**Exercise**. In the entries below, how many lines contain the string "clock"? Give the number by itself.

(Beginning of Provided material)

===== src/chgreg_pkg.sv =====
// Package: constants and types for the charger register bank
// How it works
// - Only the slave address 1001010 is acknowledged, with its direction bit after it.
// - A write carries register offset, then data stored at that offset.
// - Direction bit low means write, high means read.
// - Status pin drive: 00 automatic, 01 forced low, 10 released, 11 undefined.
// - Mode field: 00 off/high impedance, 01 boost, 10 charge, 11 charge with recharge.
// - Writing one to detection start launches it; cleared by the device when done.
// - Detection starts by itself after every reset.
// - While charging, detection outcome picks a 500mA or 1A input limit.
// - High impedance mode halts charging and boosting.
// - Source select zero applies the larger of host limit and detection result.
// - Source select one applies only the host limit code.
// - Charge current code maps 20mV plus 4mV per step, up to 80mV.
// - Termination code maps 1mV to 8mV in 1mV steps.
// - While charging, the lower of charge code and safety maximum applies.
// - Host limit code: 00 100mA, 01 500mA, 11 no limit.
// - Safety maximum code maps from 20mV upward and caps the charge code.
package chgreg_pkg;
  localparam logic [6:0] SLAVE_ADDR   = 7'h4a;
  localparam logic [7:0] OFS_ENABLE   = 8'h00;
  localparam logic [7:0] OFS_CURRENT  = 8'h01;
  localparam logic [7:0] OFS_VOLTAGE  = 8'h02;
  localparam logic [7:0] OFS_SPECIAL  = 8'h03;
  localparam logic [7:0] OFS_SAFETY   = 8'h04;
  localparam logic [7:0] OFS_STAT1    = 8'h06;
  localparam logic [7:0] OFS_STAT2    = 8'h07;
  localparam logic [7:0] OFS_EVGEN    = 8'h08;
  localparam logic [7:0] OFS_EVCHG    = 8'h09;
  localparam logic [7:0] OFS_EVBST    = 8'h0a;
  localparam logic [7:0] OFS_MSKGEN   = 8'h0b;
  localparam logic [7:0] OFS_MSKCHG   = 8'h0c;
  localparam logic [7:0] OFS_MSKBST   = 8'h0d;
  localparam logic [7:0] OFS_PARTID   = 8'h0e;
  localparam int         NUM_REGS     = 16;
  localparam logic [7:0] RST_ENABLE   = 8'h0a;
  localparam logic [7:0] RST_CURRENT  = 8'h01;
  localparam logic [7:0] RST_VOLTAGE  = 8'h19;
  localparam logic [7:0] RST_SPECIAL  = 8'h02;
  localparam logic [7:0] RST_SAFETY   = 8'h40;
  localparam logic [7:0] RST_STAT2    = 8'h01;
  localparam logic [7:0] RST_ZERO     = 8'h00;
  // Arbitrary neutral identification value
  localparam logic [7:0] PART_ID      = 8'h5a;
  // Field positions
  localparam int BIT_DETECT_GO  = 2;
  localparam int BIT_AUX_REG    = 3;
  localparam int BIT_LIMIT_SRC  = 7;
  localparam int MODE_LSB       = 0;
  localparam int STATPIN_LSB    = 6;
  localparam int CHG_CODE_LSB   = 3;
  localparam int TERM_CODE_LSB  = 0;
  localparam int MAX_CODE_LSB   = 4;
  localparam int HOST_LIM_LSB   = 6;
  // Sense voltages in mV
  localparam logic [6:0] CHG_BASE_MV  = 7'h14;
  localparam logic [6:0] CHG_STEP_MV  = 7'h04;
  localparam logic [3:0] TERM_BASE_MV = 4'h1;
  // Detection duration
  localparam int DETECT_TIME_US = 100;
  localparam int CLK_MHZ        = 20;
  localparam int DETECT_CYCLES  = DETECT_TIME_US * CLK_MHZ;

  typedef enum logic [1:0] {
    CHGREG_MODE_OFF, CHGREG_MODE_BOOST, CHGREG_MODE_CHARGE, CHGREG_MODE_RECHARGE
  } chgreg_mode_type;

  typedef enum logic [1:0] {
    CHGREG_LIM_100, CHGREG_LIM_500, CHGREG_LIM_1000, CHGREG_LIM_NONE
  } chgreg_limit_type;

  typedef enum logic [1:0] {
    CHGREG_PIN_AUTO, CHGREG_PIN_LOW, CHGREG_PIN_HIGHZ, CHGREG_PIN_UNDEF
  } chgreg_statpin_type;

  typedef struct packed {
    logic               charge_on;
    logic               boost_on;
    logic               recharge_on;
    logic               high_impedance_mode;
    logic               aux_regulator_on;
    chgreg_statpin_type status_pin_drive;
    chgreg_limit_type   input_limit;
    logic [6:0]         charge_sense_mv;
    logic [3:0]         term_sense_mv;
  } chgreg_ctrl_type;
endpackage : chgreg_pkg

(End of Provided material)
(Beginning of Provided material)

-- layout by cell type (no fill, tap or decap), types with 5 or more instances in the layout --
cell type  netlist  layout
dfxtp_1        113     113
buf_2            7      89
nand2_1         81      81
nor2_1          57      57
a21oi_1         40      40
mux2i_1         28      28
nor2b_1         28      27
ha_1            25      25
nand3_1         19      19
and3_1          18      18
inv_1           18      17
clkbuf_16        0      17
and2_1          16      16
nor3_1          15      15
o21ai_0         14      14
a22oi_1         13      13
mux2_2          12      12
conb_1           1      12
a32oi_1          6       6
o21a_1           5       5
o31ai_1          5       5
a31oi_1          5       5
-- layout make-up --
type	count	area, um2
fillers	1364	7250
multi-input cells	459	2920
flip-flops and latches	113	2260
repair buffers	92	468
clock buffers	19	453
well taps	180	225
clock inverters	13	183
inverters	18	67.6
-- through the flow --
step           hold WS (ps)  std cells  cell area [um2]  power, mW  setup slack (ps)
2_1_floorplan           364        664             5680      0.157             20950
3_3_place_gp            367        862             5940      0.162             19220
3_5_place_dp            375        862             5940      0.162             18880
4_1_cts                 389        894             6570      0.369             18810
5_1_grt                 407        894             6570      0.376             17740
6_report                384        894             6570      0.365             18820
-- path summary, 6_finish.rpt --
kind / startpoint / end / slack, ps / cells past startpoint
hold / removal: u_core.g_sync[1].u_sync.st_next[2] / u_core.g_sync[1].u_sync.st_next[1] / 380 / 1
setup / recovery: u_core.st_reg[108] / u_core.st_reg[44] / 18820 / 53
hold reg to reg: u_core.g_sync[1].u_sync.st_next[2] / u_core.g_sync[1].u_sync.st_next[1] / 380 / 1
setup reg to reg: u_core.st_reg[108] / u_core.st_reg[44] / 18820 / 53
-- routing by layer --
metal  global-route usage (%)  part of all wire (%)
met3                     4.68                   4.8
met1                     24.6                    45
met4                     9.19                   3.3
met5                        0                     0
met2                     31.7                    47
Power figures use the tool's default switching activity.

(End of Provided material)

**Problem solution**. 2